#### What is being asked
Your job with the data below: print everything from the line that holds "default: rx_state_d = RX_IDLE;" down to the line that holds "TX_DATA: if (w_tick) begin", ends included, exactly, and nothing else.

#### Given data
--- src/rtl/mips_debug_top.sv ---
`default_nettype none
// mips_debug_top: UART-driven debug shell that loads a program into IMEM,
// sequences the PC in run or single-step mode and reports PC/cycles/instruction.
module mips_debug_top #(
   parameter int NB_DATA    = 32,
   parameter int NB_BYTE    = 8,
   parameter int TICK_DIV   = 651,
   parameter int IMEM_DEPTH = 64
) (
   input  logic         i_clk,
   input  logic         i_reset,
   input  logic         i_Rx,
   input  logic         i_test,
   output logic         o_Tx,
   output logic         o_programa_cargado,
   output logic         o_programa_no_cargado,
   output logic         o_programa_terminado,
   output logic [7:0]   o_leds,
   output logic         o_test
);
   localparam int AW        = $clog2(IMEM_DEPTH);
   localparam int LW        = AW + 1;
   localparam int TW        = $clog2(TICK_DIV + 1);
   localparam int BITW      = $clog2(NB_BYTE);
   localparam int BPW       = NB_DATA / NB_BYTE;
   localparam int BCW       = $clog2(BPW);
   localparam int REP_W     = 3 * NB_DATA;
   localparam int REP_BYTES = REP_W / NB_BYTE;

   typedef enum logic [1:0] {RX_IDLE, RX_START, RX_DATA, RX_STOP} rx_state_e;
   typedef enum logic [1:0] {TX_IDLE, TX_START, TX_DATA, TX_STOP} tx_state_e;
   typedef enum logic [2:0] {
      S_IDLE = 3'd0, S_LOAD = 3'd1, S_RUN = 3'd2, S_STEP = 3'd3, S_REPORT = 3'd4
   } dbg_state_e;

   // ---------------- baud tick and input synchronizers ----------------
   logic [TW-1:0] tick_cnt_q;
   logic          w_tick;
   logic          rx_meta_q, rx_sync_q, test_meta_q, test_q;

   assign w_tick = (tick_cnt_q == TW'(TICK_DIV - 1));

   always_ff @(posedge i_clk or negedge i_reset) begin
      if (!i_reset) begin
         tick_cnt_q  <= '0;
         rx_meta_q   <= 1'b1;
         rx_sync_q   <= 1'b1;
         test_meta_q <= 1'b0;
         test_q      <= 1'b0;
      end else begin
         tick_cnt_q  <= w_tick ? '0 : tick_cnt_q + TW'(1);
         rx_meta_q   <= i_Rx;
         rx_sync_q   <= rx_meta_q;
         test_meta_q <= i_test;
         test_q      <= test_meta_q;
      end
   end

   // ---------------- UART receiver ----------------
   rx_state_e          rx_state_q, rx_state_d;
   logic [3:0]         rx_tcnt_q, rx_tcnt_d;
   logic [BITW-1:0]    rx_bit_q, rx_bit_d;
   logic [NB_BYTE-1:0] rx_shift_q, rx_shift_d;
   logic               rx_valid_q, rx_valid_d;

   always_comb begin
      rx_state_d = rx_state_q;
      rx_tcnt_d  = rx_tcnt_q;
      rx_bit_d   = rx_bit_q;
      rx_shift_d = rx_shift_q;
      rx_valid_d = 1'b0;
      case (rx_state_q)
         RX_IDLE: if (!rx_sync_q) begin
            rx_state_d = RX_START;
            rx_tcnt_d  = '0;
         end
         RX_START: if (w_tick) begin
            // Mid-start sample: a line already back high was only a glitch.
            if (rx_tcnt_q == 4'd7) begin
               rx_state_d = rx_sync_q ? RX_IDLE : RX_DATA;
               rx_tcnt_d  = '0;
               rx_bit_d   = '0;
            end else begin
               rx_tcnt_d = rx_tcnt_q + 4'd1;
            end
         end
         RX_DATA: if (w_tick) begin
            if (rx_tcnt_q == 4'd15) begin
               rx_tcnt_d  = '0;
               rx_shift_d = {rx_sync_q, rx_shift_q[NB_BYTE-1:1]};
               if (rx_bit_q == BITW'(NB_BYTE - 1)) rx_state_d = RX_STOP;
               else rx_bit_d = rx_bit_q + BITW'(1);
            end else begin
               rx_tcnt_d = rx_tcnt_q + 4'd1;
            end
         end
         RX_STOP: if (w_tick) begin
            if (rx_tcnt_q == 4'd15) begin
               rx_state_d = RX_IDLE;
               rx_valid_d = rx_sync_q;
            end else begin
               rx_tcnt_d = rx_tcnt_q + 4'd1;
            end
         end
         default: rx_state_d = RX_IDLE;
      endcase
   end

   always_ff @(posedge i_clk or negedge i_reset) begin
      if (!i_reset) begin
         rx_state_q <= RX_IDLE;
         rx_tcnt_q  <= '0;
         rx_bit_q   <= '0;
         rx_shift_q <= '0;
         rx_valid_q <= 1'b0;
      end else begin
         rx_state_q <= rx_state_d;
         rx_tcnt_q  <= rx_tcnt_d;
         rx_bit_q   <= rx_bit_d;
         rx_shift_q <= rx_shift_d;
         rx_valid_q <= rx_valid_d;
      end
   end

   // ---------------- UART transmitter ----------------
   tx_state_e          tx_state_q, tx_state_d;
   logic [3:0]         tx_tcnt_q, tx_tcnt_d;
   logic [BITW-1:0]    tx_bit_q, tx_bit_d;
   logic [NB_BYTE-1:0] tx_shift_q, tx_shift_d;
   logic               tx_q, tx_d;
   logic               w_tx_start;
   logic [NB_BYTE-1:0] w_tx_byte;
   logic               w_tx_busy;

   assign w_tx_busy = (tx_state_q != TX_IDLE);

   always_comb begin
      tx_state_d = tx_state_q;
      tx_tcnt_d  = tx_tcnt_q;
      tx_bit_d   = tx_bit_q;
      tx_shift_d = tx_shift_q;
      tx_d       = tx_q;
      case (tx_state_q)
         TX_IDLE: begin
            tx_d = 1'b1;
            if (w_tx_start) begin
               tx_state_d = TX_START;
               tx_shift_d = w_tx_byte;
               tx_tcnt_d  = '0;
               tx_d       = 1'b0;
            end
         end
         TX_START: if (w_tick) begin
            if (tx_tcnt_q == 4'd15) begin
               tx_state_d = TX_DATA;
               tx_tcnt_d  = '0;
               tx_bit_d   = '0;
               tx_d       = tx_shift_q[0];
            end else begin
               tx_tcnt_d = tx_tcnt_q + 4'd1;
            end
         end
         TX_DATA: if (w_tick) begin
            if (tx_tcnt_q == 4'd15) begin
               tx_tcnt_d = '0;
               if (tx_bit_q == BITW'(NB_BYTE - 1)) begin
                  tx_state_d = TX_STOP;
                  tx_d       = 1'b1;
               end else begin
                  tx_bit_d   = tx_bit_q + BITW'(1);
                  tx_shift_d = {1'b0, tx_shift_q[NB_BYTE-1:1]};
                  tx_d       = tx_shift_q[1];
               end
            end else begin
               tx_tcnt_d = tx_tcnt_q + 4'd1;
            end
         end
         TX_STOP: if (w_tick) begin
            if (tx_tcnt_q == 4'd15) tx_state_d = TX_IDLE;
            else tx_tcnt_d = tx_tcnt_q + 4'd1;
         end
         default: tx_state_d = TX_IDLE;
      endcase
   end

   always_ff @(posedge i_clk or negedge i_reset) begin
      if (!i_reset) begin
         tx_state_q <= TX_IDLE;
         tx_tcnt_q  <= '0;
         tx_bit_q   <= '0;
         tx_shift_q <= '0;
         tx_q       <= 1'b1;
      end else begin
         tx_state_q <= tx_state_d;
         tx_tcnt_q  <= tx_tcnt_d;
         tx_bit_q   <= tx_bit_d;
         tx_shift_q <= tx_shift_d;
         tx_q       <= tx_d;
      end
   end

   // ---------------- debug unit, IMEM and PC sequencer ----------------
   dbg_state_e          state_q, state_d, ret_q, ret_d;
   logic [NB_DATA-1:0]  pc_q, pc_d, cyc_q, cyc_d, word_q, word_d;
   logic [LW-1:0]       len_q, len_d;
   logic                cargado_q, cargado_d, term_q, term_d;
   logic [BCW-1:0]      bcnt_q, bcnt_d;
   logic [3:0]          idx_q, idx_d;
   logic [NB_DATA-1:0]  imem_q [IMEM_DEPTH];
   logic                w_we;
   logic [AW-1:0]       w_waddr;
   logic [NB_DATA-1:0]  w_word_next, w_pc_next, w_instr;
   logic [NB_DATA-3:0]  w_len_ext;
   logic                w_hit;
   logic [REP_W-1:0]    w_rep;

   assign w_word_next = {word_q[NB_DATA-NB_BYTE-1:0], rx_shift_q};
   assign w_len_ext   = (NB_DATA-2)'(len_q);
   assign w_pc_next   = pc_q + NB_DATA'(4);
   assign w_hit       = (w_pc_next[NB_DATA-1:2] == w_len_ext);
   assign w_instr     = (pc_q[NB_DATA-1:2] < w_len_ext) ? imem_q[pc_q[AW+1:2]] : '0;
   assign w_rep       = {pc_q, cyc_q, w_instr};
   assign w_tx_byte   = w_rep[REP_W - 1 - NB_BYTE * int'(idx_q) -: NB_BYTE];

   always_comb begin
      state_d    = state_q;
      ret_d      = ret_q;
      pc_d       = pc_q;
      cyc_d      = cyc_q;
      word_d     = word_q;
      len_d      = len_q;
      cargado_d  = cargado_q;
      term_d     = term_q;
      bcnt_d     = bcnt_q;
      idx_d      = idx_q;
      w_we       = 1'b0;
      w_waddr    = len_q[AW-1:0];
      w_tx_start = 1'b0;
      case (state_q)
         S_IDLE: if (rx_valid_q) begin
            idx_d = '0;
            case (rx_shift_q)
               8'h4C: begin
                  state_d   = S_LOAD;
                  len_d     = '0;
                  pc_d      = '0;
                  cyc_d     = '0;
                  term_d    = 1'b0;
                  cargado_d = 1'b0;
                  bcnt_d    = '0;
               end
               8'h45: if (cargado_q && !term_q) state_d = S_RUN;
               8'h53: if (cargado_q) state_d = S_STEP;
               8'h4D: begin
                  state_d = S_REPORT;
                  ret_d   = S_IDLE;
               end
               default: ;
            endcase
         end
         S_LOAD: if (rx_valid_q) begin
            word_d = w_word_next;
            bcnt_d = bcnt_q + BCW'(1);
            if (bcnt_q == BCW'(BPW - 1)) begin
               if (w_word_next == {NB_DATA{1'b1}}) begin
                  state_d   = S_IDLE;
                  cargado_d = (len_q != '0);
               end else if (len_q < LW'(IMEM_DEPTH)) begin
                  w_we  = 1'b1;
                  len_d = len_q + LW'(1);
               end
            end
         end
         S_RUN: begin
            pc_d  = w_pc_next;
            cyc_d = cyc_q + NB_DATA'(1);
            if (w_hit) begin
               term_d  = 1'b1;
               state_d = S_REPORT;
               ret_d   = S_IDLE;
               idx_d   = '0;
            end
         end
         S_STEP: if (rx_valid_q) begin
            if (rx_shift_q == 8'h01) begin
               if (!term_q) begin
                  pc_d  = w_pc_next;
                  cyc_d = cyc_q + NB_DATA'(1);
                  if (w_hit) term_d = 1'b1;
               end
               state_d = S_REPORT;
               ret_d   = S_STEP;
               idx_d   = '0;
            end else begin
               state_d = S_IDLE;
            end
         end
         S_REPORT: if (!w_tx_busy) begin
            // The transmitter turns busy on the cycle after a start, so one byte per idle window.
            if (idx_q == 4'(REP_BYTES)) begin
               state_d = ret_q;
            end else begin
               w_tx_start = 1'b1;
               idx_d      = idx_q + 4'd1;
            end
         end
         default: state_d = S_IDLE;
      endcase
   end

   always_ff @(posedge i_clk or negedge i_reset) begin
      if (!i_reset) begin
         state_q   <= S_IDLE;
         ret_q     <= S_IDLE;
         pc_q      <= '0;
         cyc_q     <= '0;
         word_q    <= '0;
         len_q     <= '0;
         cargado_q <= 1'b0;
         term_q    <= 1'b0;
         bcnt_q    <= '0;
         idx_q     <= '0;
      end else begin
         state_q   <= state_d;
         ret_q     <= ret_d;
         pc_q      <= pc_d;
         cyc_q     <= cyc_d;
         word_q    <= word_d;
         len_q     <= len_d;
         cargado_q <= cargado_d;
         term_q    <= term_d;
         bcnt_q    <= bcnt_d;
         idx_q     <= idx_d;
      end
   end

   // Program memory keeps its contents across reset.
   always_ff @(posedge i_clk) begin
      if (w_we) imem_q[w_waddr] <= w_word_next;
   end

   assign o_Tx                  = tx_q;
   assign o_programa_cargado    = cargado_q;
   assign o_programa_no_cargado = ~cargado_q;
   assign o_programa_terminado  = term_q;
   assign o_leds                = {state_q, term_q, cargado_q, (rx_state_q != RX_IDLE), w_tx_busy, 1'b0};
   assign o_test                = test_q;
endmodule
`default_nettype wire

---

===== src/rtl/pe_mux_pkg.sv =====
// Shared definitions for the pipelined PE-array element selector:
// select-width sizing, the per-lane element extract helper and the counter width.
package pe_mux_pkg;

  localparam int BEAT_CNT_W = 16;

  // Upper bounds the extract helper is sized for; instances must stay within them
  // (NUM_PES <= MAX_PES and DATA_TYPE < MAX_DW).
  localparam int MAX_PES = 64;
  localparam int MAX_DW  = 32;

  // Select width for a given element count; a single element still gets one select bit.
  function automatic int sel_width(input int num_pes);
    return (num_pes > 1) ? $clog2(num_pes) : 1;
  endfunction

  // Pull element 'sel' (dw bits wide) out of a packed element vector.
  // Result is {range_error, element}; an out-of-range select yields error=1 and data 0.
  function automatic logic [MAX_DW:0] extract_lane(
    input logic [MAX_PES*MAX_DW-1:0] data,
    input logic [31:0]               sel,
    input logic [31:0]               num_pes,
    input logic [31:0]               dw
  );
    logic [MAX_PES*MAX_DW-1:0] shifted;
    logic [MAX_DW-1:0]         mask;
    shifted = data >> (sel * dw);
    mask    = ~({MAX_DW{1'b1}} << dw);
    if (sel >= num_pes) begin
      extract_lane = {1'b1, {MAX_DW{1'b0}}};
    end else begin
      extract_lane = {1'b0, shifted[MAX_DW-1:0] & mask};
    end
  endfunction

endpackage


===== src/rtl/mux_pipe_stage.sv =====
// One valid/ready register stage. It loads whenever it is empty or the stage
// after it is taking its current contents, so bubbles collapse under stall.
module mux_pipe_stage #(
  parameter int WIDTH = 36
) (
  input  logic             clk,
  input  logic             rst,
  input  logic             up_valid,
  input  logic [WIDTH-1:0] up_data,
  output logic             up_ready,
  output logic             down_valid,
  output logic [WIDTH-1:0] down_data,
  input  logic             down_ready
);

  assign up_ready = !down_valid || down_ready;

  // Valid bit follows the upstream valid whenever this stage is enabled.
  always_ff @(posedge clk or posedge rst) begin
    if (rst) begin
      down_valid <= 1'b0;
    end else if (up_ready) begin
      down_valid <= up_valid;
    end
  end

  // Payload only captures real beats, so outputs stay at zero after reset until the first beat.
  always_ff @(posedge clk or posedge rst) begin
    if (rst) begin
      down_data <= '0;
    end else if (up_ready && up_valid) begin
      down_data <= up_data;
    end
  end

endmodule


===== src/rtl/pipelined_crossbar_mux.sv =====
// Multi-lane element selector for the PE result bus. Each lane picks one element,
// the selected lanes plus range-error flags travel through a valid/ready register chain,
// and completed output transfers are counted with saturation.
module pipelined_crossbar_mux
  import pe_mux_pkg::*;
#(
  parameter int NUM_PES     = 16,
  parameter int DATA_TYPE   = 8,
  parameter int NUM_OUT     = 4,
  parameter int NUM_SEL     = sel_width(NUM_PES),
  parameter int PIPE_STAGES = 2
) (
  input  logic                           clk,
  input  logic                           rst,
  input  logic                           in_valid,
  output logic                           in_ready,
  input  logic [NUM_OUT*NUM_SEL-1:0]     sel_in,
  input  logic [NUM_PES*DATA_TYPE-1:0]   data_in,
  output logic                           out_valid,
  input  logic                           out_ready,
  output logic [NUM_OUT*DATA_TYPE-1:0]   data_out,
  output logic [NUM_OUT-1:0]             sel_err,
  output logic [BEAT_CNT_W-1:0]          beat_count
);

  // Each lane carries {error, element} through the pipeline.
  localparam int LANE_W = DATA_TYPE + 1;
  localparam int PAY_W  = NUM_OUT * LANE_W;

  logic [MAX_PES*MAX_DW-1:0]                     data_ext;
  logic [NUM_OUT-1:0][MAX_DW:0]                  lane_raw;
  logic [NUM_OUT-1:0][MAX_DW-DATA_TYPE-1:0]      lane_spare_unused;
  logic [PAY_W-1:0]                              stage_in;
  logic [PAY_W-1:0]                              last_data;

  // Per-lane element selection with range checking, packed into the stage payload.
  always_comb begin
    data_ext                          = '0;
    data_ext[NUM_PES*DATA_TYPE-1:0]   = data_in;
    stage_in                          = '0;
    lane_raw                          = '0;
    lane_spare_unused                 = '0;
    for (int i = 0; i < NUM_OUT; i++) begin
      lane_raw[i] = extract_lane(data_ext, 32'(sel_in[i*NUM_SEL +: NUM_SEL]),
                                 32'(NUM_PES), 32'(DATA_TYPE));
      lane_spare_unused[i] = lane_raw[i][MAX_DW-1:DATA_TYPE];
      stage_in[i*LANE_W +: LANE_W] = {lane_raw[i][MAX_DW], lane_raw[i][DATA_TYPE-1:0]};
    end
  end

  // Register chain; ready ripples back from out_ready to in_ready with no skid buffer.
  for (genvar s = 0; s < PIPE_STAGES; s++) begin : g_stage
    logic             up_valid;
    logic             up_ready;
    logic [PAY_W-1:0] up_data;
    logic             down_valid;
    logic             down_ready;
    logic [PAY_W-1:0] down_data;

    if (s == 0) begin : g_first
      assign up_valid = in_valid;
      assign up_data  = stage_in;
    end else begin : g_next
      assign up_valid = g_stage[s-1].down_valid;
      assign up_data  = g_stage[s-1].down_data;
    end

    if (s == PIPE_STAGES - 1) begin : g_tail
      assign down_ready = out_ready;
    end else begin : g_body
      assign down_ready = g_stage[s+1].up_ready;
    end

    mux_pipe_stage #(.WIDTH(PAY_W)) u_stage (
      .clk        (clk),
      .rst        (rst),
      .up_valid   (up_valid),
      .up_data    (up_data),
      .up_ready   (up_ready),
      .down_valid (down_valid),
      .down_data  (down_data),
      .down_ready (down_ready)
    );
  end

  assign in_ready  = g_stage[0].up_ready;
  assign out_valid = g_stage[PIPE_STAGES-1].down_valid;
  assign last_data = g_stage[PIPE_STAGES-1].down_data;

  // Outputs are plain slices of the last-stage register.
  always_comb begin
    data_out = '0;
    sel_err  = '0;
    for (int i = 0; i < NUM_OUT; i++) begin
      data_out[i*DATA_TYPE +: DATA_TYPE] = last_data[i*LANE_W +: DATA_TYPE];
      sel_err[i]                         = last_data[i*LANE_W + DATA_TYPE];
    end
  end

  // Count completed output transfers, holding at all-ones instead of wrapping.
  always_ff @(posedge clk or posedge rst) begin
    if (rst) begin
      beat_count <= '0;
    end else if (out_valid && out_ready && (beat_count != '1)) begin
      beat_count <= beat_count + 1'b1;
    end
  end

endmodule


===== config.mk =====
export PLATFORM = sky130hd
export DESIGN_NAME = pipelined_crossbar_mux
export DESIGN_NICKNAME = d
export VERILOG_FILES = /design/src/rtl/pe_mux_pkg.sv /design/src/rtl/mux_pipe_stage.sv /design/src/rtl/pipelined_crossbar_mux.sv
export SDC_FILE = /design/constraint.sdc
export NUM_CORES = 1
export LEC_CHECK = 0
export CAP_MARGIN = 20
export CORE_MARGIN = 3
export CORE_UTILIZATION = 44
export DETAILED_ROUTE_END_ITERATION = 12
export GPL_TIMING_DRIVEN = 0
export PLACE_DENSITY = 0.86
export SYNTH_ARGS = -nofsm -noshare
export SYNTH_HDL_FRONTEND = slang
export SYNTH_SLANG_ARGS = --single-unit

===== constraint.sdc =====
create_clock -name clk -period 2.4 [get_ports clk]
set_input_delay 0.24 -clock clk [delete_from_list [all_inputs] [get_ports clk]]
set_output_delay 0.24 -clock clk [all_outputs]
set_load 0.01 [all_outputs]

#### Solved problem
         default: rx_state_d = RX_IDLE;
      endcase
   end

   always_ff @(posedge i_clk or negedge i_reset) begin
      if (!i_reset) begin
         rx_state_q <= RX_IDLE;
         rx_tcnt_q  <= '0;
         rx_bit_q   <= '0;
         rx_shift_q <= '0;
         rx_valid_q <= 1'b0;
      end else begin
         rx_state_q <= rx_state_d;
         rx_tcnt_q  <= rx_tcnt_d;
         rx_bit_q   <= rx_bit_d;
         rx_shift_q <= rx_shift_d;
         rx_valid_q <= rx_valid_d;
      end
   end

   // ---------------- UART transmitter ----------------
   tx_state_e          tx_state_q, tx_state_d;
   logic [3:0]         tx_tcnt_q, tx_tcnt_d;
   logic [BITW-1:0]    tx_bit_q, tx_bit_d;
   logic [NB_BYTE-1:0] tx_shift_q, tx_shift_d;
   logic               tx_q, tx_d;
   logic               w_tx_start;
   logic [NB_BYTE-1:0] w_tx_byte;
   logic               w_tx_busy;

   assign w_tx_busy = (tx_state_q != TX_IDLE);

   always_comb begin
      tx_state_d = tx_state_q;
      tx_tcnt_d  = tx_tcnt_q;
      tx_bit_d   = tx_bit_q;
      tx_shift_d = tx_shift_q;
      tx_d       = tx_q;
      case (tx_state_q)
         TX_IDLE: begin
            tx_d = 1'b1;
            if (w_tx_start) begin
               tx_state_d = TX_START;
               tx_shift_d = w_tx_byte;
               tx_tcnt_d  = '0;
               tx_d       = 1'b0;
            end
         end
         TX_START: if (w_tick) begin
            if (tx_tcnt_q == 4'd15) begin
               tx_state_d = TX_DATA;
               tx_tcnt_d  = '0;
               tx_bit_d   = '0;
               tx_d       = tx_shift_q[0];
            end else begin
               tx_tcnt_d = tx_tcnt_q + 4'd1;
            end
         end
         TX_DATA: if (w_tick) begin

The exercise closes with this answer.